Пэйринг и персонажи
Описание
"Ты чудовище! " - последнее, что сказал Савада Тсунаеши своему брат прежде, чем тот ушел с поля Конфликта Колец.
- Ты даже не представляешь, насколько, - улыбается ему Савада Иетсуна при следующей встрече. - Ты ведь не думал, что я допущу такого неуча, как ты, до поста? Нет? Жаль... Но ничего. Я еще сделаю из тебя человека...
Примечания
Итак, господа, прошел вот уже год с окончания первой части сего произведения ("Проклятое Небо), и наконец-таки это свершилось!
Прошу любить, хвалить и жаловать)
P.S. А еще автор бестолочь, и только сейчас додумался привязать работу к заявке)
ПроклятоеНебо: https://ficbook.net/readfic/9210500
Приквел:
https://ficbook.net/readfic/10374372
Посвящение
Всем кто верил и ждал, а так же терпел мою невнимательность)
Глава 3.
18 июля 2021, 09:33
Хаято Гокудера никогда не сомневался в своих решениях. С самого детства он привык сам решать, что делать, как делать, и как справляться с последствиями.
Нелюбимые дети, не придушенные родительской опекой, всегда взрослеют быстрее.
С самого детства он знал, чего хочет, и шёл к своей цели любыми путями.
Нелюбимые дети всё сделают ради любви.
Он ушел из проклятого отцовского дома, едва ему исполнилось десять. Ушел не оборачиваясь, с гордо поднятой головой.
…Чтобы однажды, когда его назовут лучшим, этот старый дурак приполз к нему на коленях и умолял вернуться назад. А он бы лишь посмеялся над ним и снова ушел по-английски.
Четыре года он провел в учениках у знаменитого Шамала — который, на секундочку, сам (!) нашел его и пригласил к себе! Сам! Значит, Хаято был прав.
Он — лучший.
Он — достоин.
…Четыре года, за которые он изрядно подрастерял уверенности в собственных силах. Вбитые учителями правила этикета выветрились напрочь — их место заняли стройные ряды формул и таблица Менделеева. И пусть взрывы приводили его в восторг, постоянная муштра вызывала рвотные приступы…
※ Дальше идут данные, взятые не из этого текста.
**src/rtl/mem_arbiter.sv**
```systemverilog
// rtl/mem_arbiter.sv - two-master (instruction/data) arbiter onto one shared memory port
//
// Purpose: grants either the instruction (prefetch) bus or the data
// (load/store) bus to the single shared memory port. A grant is held until
// the slave acks or the granted master withdraws, and every grant ends with
// one IDLE cycle in which the next owner is chosen. Data wins by default;
// with FAIR=1 a pending instruction request wins when data won the previous
// completed transfer.
//
// Ports:
//   clk, reset           core clock, synchronous active-high reset
//   instr_m_*            instruction master: addr, access in; data_in, ack out
//   data_m_*             data master: addr, data_out, access, wr_en, bytesel in;
//                        data_in, ack out
//   q_m_*                shared port: addr, data_out, access, wr_en, bytesel out;
//                        data_in, ack in
//   q_b                  current owner (0 = instruction, 1 = data)

module mem_arbiter #(
  parameter bit FAIR = 1'b1
) (
  input  logic        clk,
  input  logic        reset,
  input  logic [18:0] instr_m_addr,
  input  logic        instr_m_access,
  output logic [15:0] instr_m_data_in,
  output logic        instr_m_ack,
  input  logic [18:0] data_m_addr,
  input  logic [15:0] data_m_data_out,
  input  logic        data_m_access,
  input  logic        data_m_wr_en,
  input  logic [1:0]  data_m_bytesel,
  output logic [15:0] data_m_data_in,
  output logic        data_m_ack,
  output logic [18:0] q_m_addr,
  output logic [15:0] q_m_data_out,
  output logic        q_m_access,
  output logic        q_m_wr_en,
  output logic [1:0]  q_m_bytesel,
  input  logic [15:0] q_m_data_in,
  input  logic        q_m_ack,
  output logic        q_b
);

  typedef enum logic [1:0] {
    IDLE    = 2'd0,
    GRANT_I = 2'd1,
    GRANT_D = 2'd2
  } state_t;

  state_t r_state;
  logic   r_last_d;   // 1 = data master completed the most recent transfer

  // Grants are masked by reset so that a reset cycle drops the shared
  // request immediately and swallows any in-flight ack.
  logic w_gnt_i;
  logic w_gnt_d;
  assign w_gnt_i = (r_state == GRANT_I) && !reset;
  assign w_gnt_d = (r_state == GRANT_D) && !reset;

  always_ff @(posedge clk) begin
    if (reset) begin
      r_state  <= IDLE;
      r_last_d <= 1'b0;
    end else begin
      case (r_state)
        IDLE: begin
          // An ack seen here belongs to nobody and is ignored.
          if (instr_m_access && (!data_m_access || (FAIR && r_last_d)))
            r_state <= GRANT_I;
          else if (data_m_access)
            r_state <= GRANT_D;
          else
            r_state <= IDLE;
        end
        GRANT_I: begin
          if (q_m_ack) begin
            r_last_d <= 1'b0;
            r_state  <= IDLE;
          end else if (!instr_m_access) begin
            r_state  <= IDLE;
          end
        end
        GRANT_D: begin
          if (q_m_ack) begin
            r_last_d <= 1'b1;
            r_state  <= IDLE;
          end else if (!data_m_access) begin
            r_state  <= IDLE;
          end
        end
        default: r_state <= IDLE;
      endcase
    end
  end

  // Shared port passthrough; everything is zero when nobody is granted.
  assign q_m_access   = (w_gnt_i && instr_m_access) || (w_gnt_d && data_m_access);
  assign q_m_addr     = w_gnt_i ? instr_m_addr : (w_gnt_d ? data_m_addr : 19'h0);
  assign q_m_data_out = w_gnt_d ? data_m_data_out : 16'h0;
  assign q_m_wr_en    = w_gnt_d && data_m_wr_en;
  assign q_m_bytesel  = w_gnt_i ? 2'b11 : (w_gnt_d ? data_m_bytesel : 2'b00);
  assign q_b          = w_gnt_d;

  // Return path to the owner only.
  assign instr_m_ack     = w_gnt_i && q_m_ack;
  assign data_m_ack      = w_gnt_d && q_m_ack;
  assign instr_m_data_in = w_gnt_i ? q_m_data_in : 16'h0;
  assign data_m_data_in  = w_gnt_d ? q_m_data_in : 16'h0;

endmodule

```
Он держался. Вспоминал все надменные взгляды и презрительные усмешки, брошенные на него, все оскорбления и «сочувствия» — стискивал зубы и карабкался вперед.
В конце концов, нет лучшего мотиватора, чем злость. Куда там дружбе и любви…
…И он дождался. Его заметили. Его оценили.
Его признали.
Мы выбрали Вас, синьор Гокудера. Вы кажетесь нам достойным…
И вечно холодный дон Алигренти изволил явиться лично.
И вечно холодный дон Алигренти изволил трясти его за плечи и указывать ему, как себя вести.
— Откажись! Ты можешь — они не могут тебя заставить, ты сейчас вольный, на тебя нет прямых рычагов давления. Откажись. Я не знаю, в чем точно дело, но всё происходящее — определенно ловушка. Ну не могли назначить наследником какое-то чмо из японского захолустья, будь оно хоть родным сыном Примо! Не могли! А тут седьмая вода на киселе, родство не подтверждено, сам по себе парень мало того, что иностранец, так еще и жил в Азии — у него другое воспитание, другие нормы поведения и морали. Его просто не примут. Даже будь он так же силён, как и аркобалено — его просто не примут! Не суйся туда, прошу тебя…
И вечно холодный дон Алигренти получил лишь презрительный смешок и копию подписанного контракта в лицо.
Почти как в его мечтах.
А дальше была кутерьма с документами, долгий перелёт и пустые стекляшки янтарных глаз.
А дальше было чудовище в черном костюме и равнодушные приказы того, кого он должен называть своим Небом.
А дальше была теплая улыбка, переливчатый смех и тёплое, согревающее пламя.
…Хаято Гокудера никогда не сомневался в своих решениях.
И вот он снова на Сицилии. Едет в дорогой черной машине, всё ещё в статусе Десятого хранителя Урагана Вонголы.
Рядом с ним — Ураган… Савады Иетсуны. Наверное, больше не стоит называть его высокомерным ублюдком. Во избежание.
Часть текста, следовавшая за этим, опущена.